***** DATASET

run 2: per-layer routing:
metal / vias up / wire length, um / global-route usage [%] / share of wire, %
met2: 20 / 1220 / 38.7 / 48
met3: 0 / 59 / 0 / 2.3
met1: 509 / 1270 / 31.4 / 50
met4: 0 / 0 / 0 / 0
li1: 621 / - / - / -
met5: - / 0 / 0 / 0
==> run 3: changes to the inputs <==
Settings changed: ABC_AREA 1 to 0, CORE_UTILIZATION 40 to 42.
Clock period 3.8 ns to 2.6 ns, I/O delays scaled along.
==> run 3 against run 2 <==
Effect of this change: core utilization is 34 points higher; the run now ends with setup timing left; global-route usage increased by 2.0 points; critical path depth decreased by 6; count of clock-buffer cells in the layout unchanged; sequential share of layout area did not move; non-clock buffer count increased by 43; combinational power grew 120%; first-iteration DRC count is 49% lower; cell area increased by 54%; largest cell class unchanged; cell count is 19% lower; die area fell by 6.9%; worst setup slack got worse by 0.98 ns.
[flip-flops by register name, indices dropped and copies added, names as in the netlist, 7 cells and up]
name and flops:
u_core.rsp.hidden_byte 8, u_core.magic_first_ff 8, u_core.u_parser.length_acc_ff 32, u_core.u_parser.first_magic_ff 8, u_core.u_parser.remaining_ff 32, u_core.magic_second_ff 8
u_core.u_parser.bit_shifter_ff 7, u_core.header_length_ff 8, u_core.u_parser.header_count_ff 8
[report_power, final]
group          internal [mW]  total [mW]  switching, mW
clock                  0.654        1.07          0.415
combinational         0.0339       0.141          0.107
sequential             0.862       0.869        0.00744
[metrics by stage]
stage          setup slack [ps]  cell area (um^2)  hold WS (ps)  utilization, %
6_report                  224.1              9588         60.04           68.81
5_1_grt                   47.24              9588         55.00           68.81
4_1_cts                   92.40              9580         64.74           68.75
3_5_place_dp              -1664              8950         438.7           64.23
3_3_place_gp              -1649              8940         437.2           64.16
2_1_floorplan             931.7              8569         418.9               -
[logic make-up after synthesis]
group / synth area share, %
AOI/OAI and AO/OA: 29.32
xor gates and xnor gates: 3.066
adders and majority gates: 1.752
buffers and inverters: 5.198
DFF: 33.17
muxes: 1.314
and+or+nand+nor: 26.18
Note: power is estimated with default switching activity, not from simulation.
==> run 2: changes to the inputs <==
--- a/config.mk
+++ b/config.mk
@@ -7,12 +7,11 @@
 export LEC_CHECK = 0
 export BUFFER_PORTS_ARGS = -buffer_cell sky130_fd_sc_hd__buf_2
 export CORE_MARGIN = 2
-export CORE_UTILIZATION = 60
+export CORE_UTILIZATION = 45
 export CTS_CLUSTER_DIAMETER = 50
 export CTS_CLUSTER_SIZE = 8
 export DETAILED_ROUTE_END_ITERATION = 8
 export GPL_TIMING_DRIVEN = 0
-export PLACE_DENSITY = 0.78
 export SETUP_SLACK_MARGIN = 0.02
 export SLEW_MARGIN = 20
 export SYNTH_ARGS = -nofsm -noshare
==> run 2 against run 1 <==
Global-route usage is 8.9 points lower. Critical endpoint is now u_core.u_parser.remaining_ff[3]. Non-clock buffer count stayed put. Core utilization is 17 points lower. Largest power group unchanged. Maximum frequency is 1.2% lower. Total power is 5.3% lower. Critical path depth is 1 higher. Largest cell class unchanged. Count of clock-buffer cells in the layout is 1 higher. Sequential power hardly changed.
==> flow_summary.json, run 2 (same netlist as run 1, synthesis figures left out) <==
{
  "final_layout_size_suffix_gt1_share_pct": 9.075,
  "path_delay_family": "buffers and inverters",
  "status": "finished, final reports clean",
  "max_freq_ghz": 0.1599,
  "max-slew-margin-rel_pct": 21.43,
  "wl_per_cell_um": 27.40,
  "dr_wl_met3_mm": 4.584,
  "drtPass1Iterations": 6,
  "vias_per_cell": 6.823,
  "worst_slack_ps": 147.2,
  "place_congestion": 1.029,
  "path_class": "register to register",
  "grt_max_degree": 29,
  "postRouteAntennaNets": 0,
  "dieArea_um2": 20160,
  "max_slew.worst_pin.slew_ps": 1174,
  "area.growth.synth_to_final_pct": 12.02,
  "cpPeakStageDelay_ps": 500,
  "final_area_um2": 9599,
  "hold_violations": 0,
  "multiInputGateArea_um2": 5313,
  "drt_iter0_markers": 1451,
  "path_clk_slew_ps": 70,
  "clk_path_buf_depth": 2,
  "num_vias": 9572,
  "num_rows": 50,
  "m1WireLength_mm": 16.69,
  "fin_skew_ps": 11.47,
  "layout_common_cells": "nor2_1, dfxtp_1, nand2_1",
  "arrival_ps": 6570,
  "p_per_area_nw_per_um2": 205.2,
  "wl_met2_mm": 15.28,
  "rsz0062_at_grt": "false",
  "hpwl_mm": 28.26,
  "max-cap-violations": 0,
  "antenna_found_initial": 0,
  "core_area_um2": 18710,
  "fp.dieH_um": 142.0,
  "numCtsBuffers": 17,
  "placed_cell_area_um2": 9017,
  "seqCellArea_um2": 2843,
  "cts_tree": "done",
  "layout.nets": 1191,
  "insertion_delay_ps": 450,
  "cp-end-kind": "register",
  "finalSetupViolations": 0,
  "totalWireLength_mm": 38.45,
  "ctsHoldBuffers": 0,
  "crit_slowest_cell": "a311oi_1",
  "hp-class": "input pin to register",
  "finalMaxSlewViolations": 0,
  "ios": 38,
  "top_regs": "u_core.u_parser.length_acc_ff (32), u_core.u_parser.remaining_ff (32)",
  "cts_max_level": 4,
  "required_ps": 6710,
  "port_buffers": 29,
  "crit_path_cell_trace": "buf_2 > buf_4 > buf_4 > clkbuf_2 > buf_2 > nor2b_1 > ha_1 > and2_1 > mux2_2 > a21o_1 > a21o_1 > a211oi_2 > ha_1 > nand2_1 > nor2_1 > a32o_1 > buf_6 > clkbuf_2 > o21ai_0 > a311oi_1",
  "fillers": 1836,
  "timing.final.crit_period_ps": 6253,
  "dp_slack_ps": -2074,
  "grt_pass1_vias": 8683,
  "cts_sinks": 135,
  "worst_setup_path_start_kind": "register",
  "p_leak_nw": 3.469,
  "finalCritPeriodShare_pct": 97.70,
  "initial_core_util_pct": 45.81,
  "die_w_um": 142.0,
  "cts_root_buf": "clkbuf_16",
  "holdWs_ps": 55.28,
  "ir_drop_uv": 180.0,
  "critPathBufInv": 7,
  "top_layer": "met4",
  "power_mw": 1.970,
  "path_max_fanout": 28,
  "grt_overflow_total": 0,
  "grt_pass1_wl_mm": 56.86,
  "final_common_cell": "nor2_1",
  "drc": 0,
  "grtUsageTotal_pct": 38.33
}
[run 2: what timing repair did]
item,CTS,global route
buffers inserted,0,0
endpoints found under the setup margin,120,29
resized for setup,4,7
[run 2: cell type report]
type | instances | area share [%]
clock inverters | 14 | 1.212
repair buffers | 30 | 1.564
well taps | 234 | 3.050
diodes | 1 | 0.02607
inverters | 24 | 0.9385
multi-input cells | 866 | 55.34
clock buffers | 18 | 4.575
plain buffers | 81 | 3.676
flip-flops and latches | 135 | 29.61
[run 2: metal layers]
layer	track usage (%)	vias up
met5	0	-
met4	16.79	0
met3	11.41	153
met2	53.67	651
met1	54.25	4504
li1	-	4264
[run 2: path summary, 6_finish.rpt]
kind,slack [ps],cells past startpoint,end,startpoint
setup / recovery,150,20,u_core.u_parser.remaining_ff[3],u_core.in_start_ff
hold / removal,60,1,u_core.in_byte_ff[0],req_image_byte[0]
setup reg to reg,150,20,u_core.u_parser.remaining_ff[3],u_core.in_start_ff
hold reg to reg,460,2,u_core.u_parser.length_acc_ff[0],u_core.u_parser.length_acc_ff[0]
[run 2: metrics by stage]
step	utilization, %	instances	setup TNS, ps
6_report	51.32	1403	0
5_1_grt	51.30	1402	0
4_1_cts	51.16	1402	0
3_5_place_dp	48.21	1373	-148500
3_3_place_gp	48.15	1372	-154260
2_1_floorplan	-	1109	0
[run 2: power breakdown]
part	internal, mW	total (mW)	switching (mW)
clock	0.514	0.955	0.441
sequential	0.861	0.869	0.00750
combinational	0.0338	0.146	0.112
<file path="src/rtl/aga_pkg.sv">
// shared types and constants for the adjacent resource grant arbiter
package aga_pkg;

  localparam int NUM_REQUESTERS_DEF = 5;

  localparam int REQ_TYPE_W  = 2;
  localparam int REQUESTER_W = 3;
  localparam int GRANT_W     = 3;
  localparam int IN_DATA_W   = 8;
  localparam int OUT_DATA_W  = 8;

  typedef enum logic [REQ_TYPE_W-1:0] {
    KIND_REQUEST = 2'd0,
    KIND_RELEASE = 2'd1,
    KIND_TOGGLE  = 2'd2
  } kind_t;

  typedef enum logic [1:0] {
    OP_REQ,
    OP_REL,
    OP_CHK
  } op_t;

  typedef struct packed {
    logic valid;
    op_t  op;
    logic paused;
  } cell_cmd_t;

  typedef enum logic [1:0] {
    ST_IDLE,
    ST_STEP,
    ST_FLUSH
  } state_t;

  typedef enum logic [1:0] {
    SEQ_REQ,
    SEQ_REL,
    SEQ_SCAN
  } seq_t;

endpackage

</file>
<file path="src/rtl/aga_cell.sv">
// one ring position: its resource flag and its waiting flag
module aga_cell (
  input  logic                clk,
  input  logic                rst_n,
  input  aga_pkg::cell_cmd_t  cmd_i,
  input  logic                sel_i,
  input  logic                left_used_i,
  input  logic                take_right_i,
  input  logic                free_right_i,
  output logic                used_o,
  output logic                take_o,
  output logic                free_o,
  output logic                grant_o
);

  logic used_r, used_nxt;
  logic waiting_r, waiting_nxt;
  logic fit;
  logic act;
  logic grant;

  always_comb begin
    used_nxt    = used_r;
    waiting_nxt = waiting_r;
    grant       = 1'b0;
    free_o      = 1'b0;
    fit         = !used_r && !left_used_i;
    act         = cmd_i.valid && sel_i;
    // right neighbor grabbing or dropping the resource it shares with us
    if (take_right_i) begin
      used_nxt = 1'b1;
    end
    if (free_right_i) begin
      used_nxt = 1'b0;
    end
    if (act) begin
      case (cmd_i.op)
        aga_pkg::OP_REQ: begin
          if (!waiting_r) begin
            if (!cmd_i.paused && fit) begin
              grant = 1'b1;
            end else begin
              waiting_nxt = 1'b1;
            end
          end
        end
        aga_pkg::OP_REL: begin
          used_nxt = 1'b0;
          free_o   = 1'b1;
        end
        aga_pkg::OP_CHK: begin
          if (waiting_r && fit) begin
            grant       = 1'b1;
            waiting_nxt = 1'b0;
          end
        end
        default: begin
        end
      endcase
    end
    if (grant) begin
      used_nxt = 1'b1;
    end
    take_o  = grant;
    grant_o = grant;
    used_o  = used_r;
  end

  always_ff @(posedge clk) begin
    if (!rst_n) begin
      used_r    <= 1'b0;
      waiting_r <= 1'b0;
    end else begin
      used_r    <= used_nxt;
      waiting_r <= waiting_nxt;
    end
  end

endmodule

</file>
<file path="src/rtl/aga_ctrl.sv">
// sequencer: walks the ring positions an item touches and collects grants
module aga_ctrl #(
  parameter int NUM_REQUESTERS = aga_pkg::NUM_REQUESTERS_DEF
) (
  input  logic                            clk,
  input  logic                            rst_n,
  input  logic                            in_tvalid,
  output logic                            in_tready,
  input  logic [aga_pkg::IN_DATA_W-1:0]   in_tdata,
  output logic                            out_tvalid,
  input  logic                            out_tready,
  output logic [aga_pkg::GRANT_W-1:0]     out_grant_index,
  output logic                            out_last,
  input  logic [NUM_REQUESTERS-1:0]       grant_vec_i,
  output aga_pkg::cell_cmd_t              cmd_o,
  output logic [NUM_REQUESTERS-1:0]       sel_o
);

  localparam int IW = $clog2(NUM_REQUESTERS);
  localparam logic [IW-1:0] LAST_IDX = IW'(NUM_REQUESTERS - 1);

  aga_pkg::state_t state_r, state_nxt;
  aga_pkg::seq_t   seq_r, seq_nxt;
  logic [1:0]      phase_r, phase_nxt;
  logic [IW-1:0]   idx_r, idx_nxt;
  logic [IW-1:0]   base_r, base_nxt;
  logic            paused_r, paused_nxt;
  logic            pend_valid_r, pend_valid_nxt;
  logic [aga_pkg::GRANT_W-1:0] pend_idx_r, pend_idx_nxt;
  logic            out_valid_r, out_valid_nxt;
  logic [aga_pkg::GRANT_W-1:0] out_idx_r, out_idx_nxt;
  logic            out_last_r, out_last_nxt;

  aga_pkg::kind_t                 in_kind;
  logic [aga_pkg::REQUESTER_W-1:0] in_who;
  logic                           in_range;
  logic                           grant_any;
  logic                           out_free;
  logic                           can_go;
  logic                           final_step;
  logic [IW-1:0]                  base_right;
  logic [IW-1:0]                  base_left;

  assign in_kind  = aga_pkg::kind_t'(in_tdata[aga_pkg::REQ_TYPE_W-1:0]);
  assign in_who   = in_tdata[aga_pkg::REQ_TYPE_W +: aga_pkg::REQUESTER_W];
  assign in_range = 32'(in_who) < NUM_REQUESTERS;
  assign grant_any = |grant_vec_i;
  assign out_free  = !out_valid_r || out_tready;
  assign can_go    = !pend_valid_r || out_free;
  assign base_right = (base_r == '0) ? LAST_IDX : base_r - 1'b1;
  assign base_left  = (base_r == LAST_IDX) ? '0 : base_r + 1'b1;

  assign in_tready       = (state_r == aga_pkg::ST_IDLE);
  assign out_tvalid      = out_valid_r;
  assign out_grant_index = out_idx_r;
  assign out_last        = out_last_r;

  always_comb begin
    for (int i = 0; i < NUM_REQUESTERS; i++) begin
      sel_o[i] = (idx_r == IW'(i));
    end
  end

  always_comb begin
    state_nxt      = state_r;
    seq_nxt        = seq_r;
    phase_nxt      = phase_r;
    idx_nxt        = idx_r;
    base_nxt       = base_r;
    paused_nxt     = paused_r;
    pend_valid_nxt = pend_valid_r;
    pend_idx_nxt   = pend_idx_r;
    out_valid_nxt  = out_valid_r && !out_tready;
    out_idx_nxt    = out_idx_r;
    out_last_nxt   = out_last_r;
    cmd_o.valid    = 1'b0;
    cmd_o.op       = aga_pkg::OP_CHK;
    cmd_o.paused   = paused_r;
    final_step     = 1'b0;

    case (seq_r)
      aga_pkg::SEQ_REQ: begin
        cmd_o.op   = aga_pkg::OP_REQ;
        final_step = 1'b1;
      end
      aga_pkg::SEQ_REL: begin
        if (phase_r == 2'd0) begin
          cmd_o.op   = aga_pkg::OP_REL;
          final_step = paused_r;
        end else begin
          cmd_o.op   = aga_pkg::OP_CHK;
          final_step = (phase_r == 2'd2);
        end
      end
      aga_pkg::SEQ_SCAN: begin
        cmd_o.op   = aga_pkg::OP_CHK;
        final_step = (idx_r == LAST_IDX);
      end
      default: begin
        final_step = 1'b1;
      end
    endcase

    case (state_r)
      aga_pkg::ST_IDLE: begin
        if (in_tvalid) begin
          case (in_kind)
            aga_pkg::KIND_TOGGLE: begin
              paused_nxt = !paused_r;
              if (paused_r) begin
                seq_nxt   = aga_pkg::SEQ_SCAN;
                idx_nxt   = '0;
                state_nxt = aga_pkg::ST_STEP;
              end
            end
            aga_pkg::KIND_REQUEST: begin
              if (in_range) begin
                seq_nxt   = aga_pkg::SEQ_REQ;
                idx_nxt   = IW'(in_who);
                state_nxt = aga_pkg::ST_STEP;
              end
            end
            aga_pkg::KIND_RELEASE: begin
              if (in_range) begin
                seq_nxt   = aga_pkg::SEQ_REL;
                idx_nxt   = IW'(in_who);
                base_nxt  = IW'(in_who);
                phase_nxt = 2'd0;
                state_nxt = aga_pkg::ST_STEP;
              end
            end
            default: begin
            end
          endcase
        end
      end
      aga_pkg::ST_STEP: begin
        if (can_go) begin
          cmd_o.valid = 1'b1;
          if (grant_any) begin
            // an earlier grant is known not to be the final one now
            if (pend_valid_r) begin
              out_valid_nxt = 1'b1;
              out_idx_nxt   = pend_idx_r;
              out_last_nxt  = 1'b0;
            end
            pend_valid_nxt = 1'b1;
            pend_idx_nxt   = aga_pkg::GRANT_W'(idx_r);
          end
          if (final_step) begin
            state_nxt = (pend_valid_r || grant_any) ? aga_pkg::ST_FLUSH : aga_pkg::ST_IDLE;
          end else if (seq_r == aga_pkg::SEQ_REL) begin
            phase_nxt = phase_r + 2'd1;
            idx_nxt   = (phase_r == 2'd0) ? base_right : base_left;
          end else begin
            idx_nxt = idx_r + 1'b1;
          end
        end
      end
      aga_pkg::ST_FLUSH: begin
        if (out_free) begin
          out_valid_nxt  = 1'b1;
          out_idx_nxt    = pend_idx_r;
          out_last_nxt   = 1'b1;
          pend_valid_nxt = 1'b0;
          state_nxt      = aga_pkg::ST_IDLE;
        end
      end
      default: begin
        state_nxt = aga_pkg::ST_IDLE;
      end
    endcase
  end

  always_ff @(posedge clk) begin
    if (!rst_n) begin
      state_r      <= aga_pkg::ST_IDLE;
      seq_r        <= aga_pkg::SEQ_REQ;
      phase_r      <= 2'd0;
      idx_r        <= '0;
      paused_r     <= 1'b0;
      pend_valid_r <= 1'b0;
      out_valid_r  <= 1'b0;
    end else begin
      state_r      <= state_nxt;
      seq_r        <= seq_nxt;
      phase_r      <= phase_nxt;
      idx_r        <= idx_nxt;
      paused_r     <= paused_nxt;
      pend_valid_r <= pend_valid_nxt;
      out_valid_r  <= out_valid_nxt;
    end
  end

  always_ff @(posedge clk) begin
    base_r     <= base_nxt;
    pend_idx_r <= pend_idx_nxt;
    out_idx_r  <= out_idx_nxt;
    out_last_r <= out_last_nxt;
  end

  // no grant is left over once the block takes a new item
  a_idle_clean: assert property (@(posedge clk) disable iff (!rst_n)
    in_tready |-> !pend_valid_r)
    else $error("pending grant while idle");

  // grants come only from a cell that was commanded this cycle
  a_grant_cmd: assert property (@(posedge clk) disable iff (!rst_n)
    grant_any |-> cmd_o.valid && (state_r == aga_pkg::ST_STEP))
    else $error("grant without command");

  a_grant_single: assert property (@(posedge clk) disable iff (!rst_n)
    $onehot0(grant_vec_i))
    else $error("more than one cell granted");

  // a grant is never lost: a pending one moves to a free output slot
  a_push_free: assert property (@(posedge clk) disable iff (!rst_n)
    grant_any && pend_valid_r |-> out_free)
    else $error("pending grant overwritten");

  a_flush_pend: assert property (@(posedge clk) disable iff (!rst_n)
    (state_r == aga_pkg::ST_FLUSH) |-> pend_valid_r)
    else $error("flush with nothing pending");

endmodule

</file>
<file path="src/rtl/adjacent_resource_grant_arbiter.sv">
// top level: sequencer and a ring of arbiter cells
// an item is taken while the sequencer is idle, then runs one step per cycle across the ring unless stalled
// request: 1 step, release: 1 step paused or 3 serving, resume: NUM_REQUESTERS steps
// the flush state then hands over the final grant of an item that made one
// one sequencer step a cycle sets the rate; a full output register stalls the steps
// rst_n (synchronous, active low) frees all resources, clears waiting and paused mode
module adjacent_resource_grant_arbiter #(
  parameter int NUM_REQUESTERS = aga_pkg::NUM_REQUESTERS_DEF
) (
  input  logic                          clk,
  input  logic                          rst_n,
  input  logic                          in_tvalid,
  output logic                          in_tready,
  // [1:0] req_type, [4:2] requester, [7:5] zero
  input  logic [aga_pkg::IN_DATA_W-1:0] in_tdata,
  output logic                          out_tvalid,
  input  logic                          out_tready,
  // [2:0] grant_index, [7:3] zero
  output logic [aga_pkg::OUT_DATA_W-1:0] out_tdata,
  output logic                          out_tlast
);

  aga_pkg::cell_cmd_t                 cmd;
  logic [NUM_REQUESTERS-1:0]          sel;
  logic [NUM_REQUESTERS-1:0]          used;
  logic [NUM_REQUESTERS-1:0]          take;
  logic [NUM_REQUESTERS-1:0]          free;
  logic [NUM_REQUESTERS-1:0]          grant_vec;
  logic [aga_pkg::GRANT_W-1:0]        grant_index;

  aga_ctrl #(
    .NUM_REQUESTERS(NUM_REQUESTERS)
  ) u_ctrl (
    .clk             (clk),
    .rst_n           (rst_n),
    .in_tvalid       (in_tvalid),
    .in_tready       (in_tready),
    .in_tdata        (in_tdata),
    .out_tvalid      (out_tvalid),
    .out_tready      (out_tready),
    .out_grant_index (grant_index),
    .out_last        (out_tlast),
    .grant_vec_i     (grant_vec),
    .cmd_o           (cmd),
    .sel_o           (sel)
  );

  // cell i shares its left resource with cell i+1 around the ring
  for (genvar i = 0; i < NUM_REQUESTERS; i++) begin : g_cell
    aga_cell u_cell (
      .clk          (clk),
      .rst_n        (rst_n),
      .cmd_i        (cmd),
      .sel_i        (sel[i]),
      .left_used_i  (used[(i + 1) % NUM_REQUESTERS]),
      .take_right_i (take[(i + NUM_REQUESTERS - 1) % NUM_REQUESTERS]),
      .free_right_i (free[(i + NUM_REQUESTERS - 1) % NUM_REQUESTERS]),
      .used_o       (used[i]),
      .take_o       (take[i]),
      .free_o       (free[i]),
      .grant_o      (grant_vec[i])
    );
  end

  assign out_tdata = {{(aga_pkg::OUT_DATA_W - aga_pkg::GRANT_W){1'b0}}, grant_index};

endmodule

</file>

**********

WHAT YOU WILL DO: For each line in the records that holds "repair", show that line as it stands.

OUTPUT FOR THIS EXERCISE:
[run 2: what timing repair did]
repair buffers | 30 | 1.564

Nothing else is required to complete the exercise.